Magnetic tool changer project, inspired by E3D and Jubilee tool changing printers and designed for low cost and wide compatibility. My goal is to make toolchanging accessible without owning four figure machines.

How does it work?

image image image

Both the tools and the toolhead have a circle of neodymium magnets with alternating north/south up polarities. Since opposing poles attract and same poles repel, the machine can switch between pulling and pushing on the tool by aligning the opposing or same poles of the magnets. This is done by a geared stepper motor on the toolhead which rotates the magnet circle (lockplate) - marked red and blue for north and south up in the first picture. Steel balls on the head and L profiles on the tool form a Maxwell coupling which ensures repeatable connections by having the tool contact the head in exactly 6 points - eliminating all 6 degrees of freedom, but not overconstraining the assembly, so there is theoretically exactly one position the tool can be in. The Klipper firmware is capable of controlling such a setup using the manual stepper feature and custom gcode macros. Similar features might exist in other firmwares as well.

How do I use it?

Klipper code, CAD files and assembly drawings are documented on here. You'll need to design a carriage and dock base for your printer (please share with the community if you do!) and attach the components to it. Be aware that all of this is very experimental - you're welcome to test it and make any changes you want, but please note that this is not a finished product. I'm not responsible for any failures that may occur.

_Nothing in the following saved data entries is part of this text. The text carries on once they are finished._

Source: an optimization exercise on an open RTL-to-GDS flow (aim: small area, a short achievable clock period and few clock cycles per item). Production flows keep margins and buffers that such runs may drop.
RTL that was checked went through simulation tests only; none was proved equivalent to the original.
The RTL of runs 2 to 5 was laid out without a check of its function.

## flow/constraint.sdc

```tcl
create_clock -name core_clock -period 14.0 [get_ports {clk}]
set_input_delay 2.8000 -clock core_clock [delete_from_list [all_inputs] [get_ports {clk}]]
set_output_delay 2.8000 -clock core_clock [all_outputs]
set_load 0.01 [all_outputs]
```

## flow/flow/run.sh

```bash
#!/bin/bash
# Standard layout, with repair_timing asked to leave extra setup slack
# (timing-driven sizing/buffering of the iteration loop). The clock period
# and constraints are the standard flow's own; only the repair effort changes.
export SETUP_SLACK_MARGIN=8.5
bash standard.sh > standard.log 2>&1
```

## flow/standard.sh

```bash
#!/bin/bash
# synth_recipe.tcl (not shown) runs the flow's synth.tcl, then flattens the netlist and writes it again
# the make line also repeats each setting of config.mk as NAME=value (left out here)
make -C /OpenROAD-flow-scripts/flow DESIGN_CONFIG=/design/flow/config.mk WORK_HOME=/design/flow/orfs CLKGATE_MAP_FILE= SYNTH_SCRIPT=/design/flow/synth_recipe.tcl "${@:-finish}"
```

## flow/config.mk

```make
export PLATFORM = sky130hd
export DESIGN_NAME = ldpc_decoder
export DESIGN_NICKNAME = ldpc_decoder
export VERILOG_FILES = /design/flow/design.v
export SDC_FILE = /design/flow/constraint.sdc
export NUM_CORES = 4
export LEC_CHECK = 0
export ABC_AREA = 1
export CAP_MARGIN = 20
export CORE_MARGIN = 2
export CORE_UTILIZATION = 40
export CTS_BUF_LIST = sky130_fd_sc_hd__clkbuf_8
export CTS_CLUSTER_SIZE = 30
export SLEW_MARGIN = 20
```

The 28BYJ-48 stepper motor can be driven with a normal stepstick with some minor modifications, you only need some basic tools. Follow the guide at https://www.youtube.com/watch?v=kq04-ReW1xY and wire it to a free stepper driver. This gives the motor more torque, which it needs to overcome the magnetic forces. Tools and extruders are wired the same way as in a standard multi extruder setup. Insert the magnets into the tools and lockplate, making sure to align the north/south poles so that the tool is pulled towards the lockplate when its "nose" is pointing straight up. Attach the tool head to the extruder carriage.

Attach a tool dock to the frame of your printer and make sure it is at the same height as the tools on the head. The holes at the bottom of the tool are supposed to slide over the pins of the dock when parking.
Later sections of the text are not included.